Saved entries
-- Opening Marker --
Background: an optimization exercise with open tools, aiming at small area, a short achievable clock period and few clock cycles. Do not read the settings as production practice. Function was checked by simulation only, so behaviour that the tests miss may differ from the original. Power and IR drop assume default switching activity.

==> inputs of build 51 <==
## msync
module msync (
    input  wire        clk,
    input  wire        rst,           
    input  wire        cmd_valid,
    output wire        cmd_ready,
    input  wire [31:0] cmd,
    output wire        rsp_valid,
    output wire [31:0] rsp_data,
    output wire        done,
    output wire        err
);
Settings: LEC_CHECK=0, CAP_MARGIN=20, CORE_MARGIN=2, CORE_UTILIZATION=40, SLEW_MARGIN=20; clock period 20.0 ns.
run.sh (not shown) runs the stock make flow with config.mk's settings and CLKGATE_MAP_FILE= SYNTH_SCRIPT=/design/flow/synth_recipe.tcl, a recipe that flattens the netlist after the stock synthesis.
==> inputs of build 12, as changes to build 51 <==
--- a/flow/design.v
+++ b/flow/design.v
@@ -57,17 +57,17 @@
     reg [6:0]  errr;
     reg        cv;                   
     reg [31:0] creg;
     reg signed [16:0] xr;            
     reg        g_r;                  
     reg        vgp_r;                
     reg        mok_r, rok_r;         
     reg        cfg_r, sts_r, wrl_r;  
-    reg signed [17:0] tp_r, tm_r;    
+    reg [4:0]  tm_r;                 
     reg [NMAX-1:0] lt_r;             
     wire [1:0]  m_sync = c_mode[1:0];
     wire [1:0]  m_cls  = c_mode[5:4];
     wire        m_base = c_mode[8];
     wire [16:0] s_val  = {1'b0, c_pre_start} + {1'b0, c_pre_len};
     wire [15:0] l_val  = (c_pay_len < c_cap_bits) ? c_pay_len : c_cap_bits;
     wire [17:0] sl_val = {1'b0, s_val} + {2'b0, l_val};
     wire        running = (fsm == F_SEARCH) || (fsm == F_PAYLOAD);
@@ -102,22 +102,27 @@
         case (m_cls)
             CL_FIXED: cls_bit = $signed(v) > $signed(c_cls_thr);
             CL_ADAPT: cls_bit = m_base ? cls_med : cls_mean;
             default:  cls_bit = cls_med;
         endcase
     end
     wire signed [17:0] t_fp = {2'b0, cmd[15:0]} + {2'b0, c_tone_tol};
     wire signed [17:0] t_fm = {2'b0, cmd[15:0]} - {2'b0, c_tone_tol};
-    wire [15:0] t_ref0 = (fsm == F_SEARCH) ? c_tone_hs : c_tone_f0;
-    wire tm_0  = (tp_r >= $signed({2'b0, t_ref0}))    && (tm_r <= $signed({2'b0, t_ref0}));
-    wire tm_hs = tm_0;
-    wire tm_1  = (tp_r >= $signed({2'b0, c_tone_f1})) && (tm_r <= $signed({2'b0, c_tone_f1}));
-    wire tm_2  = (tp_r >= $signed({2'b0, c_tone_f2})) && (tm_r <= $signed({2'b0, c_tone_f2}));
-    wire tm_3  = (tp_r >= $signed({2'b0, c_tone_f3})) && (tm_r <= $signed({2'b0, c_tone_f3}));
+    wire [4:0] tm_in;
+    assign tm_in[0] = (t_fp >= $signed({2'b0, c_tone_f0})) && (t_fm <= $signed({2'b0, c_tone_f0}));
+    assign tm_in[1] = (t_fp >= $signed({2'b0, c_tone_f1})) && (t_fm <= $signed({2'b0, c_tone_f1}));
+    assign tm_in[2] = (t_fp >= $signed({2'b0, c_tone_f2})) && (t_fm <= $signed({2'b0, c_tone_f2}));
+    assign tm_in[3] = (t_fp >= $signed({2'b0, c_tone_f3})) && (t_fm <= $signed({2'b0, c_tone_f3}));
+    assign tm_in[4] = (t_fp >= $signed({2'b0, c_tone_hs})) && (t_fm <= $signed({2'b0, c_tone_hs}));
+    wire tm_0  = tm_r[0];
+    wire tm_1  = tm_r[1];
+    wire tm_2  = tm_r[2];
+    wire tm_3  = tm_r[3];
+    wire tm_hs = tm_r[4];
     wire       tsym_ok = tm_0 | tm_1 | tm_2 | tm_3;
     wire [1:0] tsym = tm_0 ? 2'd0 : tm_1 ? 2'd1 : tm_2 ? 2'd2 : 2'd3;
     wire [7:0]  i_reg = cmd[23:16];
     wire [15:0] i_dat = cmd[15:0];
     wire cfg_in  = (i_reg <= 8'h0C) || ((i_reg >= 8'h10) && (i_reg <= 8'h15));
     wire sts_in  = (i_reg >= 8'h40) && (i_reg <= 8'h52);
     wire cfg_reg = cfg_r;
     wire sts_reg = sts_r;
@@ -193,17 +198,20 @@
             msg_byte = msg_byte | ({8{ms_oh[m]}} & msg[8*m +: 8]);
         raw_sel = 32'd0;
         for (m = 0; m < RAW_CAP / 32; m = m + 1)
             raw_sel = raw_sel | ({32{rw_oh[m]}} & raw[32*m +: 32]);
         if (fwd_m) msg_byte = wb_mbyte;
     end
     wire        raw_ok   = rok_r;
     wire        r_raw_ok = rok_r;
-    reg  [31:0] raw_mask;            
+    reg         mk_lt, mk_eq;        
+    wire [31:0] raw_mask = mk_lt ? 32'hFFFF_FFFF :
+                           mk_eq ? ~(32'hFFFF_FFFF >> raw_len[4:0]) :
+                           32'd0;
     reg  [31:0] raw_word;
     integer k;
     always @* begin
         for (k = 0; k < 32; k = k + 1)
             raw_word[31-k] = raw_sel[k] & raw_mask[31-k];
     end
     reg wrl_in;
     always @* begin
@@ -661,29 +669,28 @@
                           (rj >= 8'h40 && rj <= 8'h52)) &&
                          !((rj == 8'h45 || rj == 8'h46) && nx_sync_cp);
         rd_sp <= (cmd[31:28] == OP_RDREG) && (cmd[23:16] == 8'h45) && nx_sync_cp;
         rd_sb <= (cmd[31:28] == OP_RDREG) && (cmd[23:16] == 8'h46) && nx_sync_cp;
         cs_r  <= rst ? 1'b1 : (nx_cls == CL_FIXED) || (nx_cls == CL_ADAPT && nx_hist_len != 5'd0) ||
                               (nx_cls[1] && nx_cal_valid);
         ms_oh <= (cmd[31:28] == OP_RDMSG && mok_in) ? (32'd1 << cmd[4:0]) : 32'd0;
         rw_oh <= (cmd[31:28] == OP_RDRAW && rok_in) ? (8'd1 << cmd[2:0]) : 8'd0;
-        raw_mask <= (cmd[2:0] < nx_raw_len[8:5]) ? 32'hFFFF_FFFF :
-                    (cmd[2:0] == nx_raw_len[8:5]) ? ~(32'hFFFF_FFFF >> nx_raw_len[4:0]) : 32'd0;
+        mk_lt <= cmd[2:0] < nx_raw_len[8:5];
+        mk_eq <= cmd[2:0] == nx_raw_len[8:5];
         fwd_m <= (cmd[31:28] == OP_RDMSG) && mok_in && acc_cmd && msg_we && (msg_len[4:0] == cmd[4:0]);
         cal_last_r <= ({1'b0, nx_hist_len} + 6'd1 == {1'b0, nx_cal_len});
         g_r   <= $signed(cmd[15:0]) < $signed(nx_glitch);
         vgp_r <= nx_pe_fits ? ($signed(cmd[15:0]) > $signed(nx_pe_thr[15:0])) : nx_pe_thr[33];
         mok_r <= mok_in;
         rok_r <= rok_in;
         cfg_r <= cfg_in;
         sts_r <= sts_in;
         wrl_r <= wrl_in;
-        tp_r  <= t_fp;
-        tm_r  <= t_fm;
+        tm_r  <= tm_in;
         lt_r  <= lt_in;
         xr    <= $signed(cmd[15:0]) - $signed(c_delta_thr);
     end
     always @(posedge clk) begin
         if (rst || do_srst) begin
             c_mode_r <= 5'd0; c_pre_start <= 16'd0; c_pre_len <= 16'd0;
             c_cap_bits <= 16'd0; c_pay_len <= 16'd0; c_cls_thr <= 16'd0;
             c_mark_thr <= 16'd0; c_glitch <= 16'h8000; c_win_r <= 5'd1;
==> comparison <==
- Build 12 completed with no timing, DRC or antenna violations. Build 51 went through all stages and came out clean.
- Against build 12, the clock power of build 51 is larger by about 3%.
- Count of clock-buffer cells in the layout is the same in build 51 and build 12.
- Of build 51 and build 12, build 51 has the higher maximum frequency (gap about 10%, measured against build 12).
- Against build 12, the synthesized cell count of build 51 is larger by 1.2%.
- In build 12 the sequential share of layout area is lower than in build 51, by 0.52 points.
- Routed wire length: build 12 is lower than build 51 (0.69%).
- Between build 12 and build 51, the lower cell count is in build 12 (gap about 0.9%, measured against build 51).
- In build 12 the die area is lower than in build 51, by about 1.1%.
-- Closing Marker --
## Exercise instructions
Reproduce only the lines above spanning from the line containing "m_sync = c_mode[1:0];" through the line containing "CL_FIXED: cls_bit = $signed(v)", word for word.

## Reply
     wire [1:0]  m_sync = c_mode[1:0];
     wire [1:0]  m_cls  = c_mode[5:4];
     wire        m_base = c_mode[8];
     wire [16:0] s_val  = {1'b0, c_pre_start} + {1'b0, c_pre_len};
     wire [15:0] l_val  = (c_pay_len < c_cap_bits) ? c_pay_len : c_cap_bits;
     wire [17:0] sl_val = {1'b0, s_val} + {2'b0, l_val};
     wire        running = (fsm == F_SEARCH) || (fsm == F_PAYLOAD);
@@ -102,22 +102,27 @@
         case (m_cls)
             CL_FIXED: cls_bit = $signed(v) > $signed(c_cls_thr);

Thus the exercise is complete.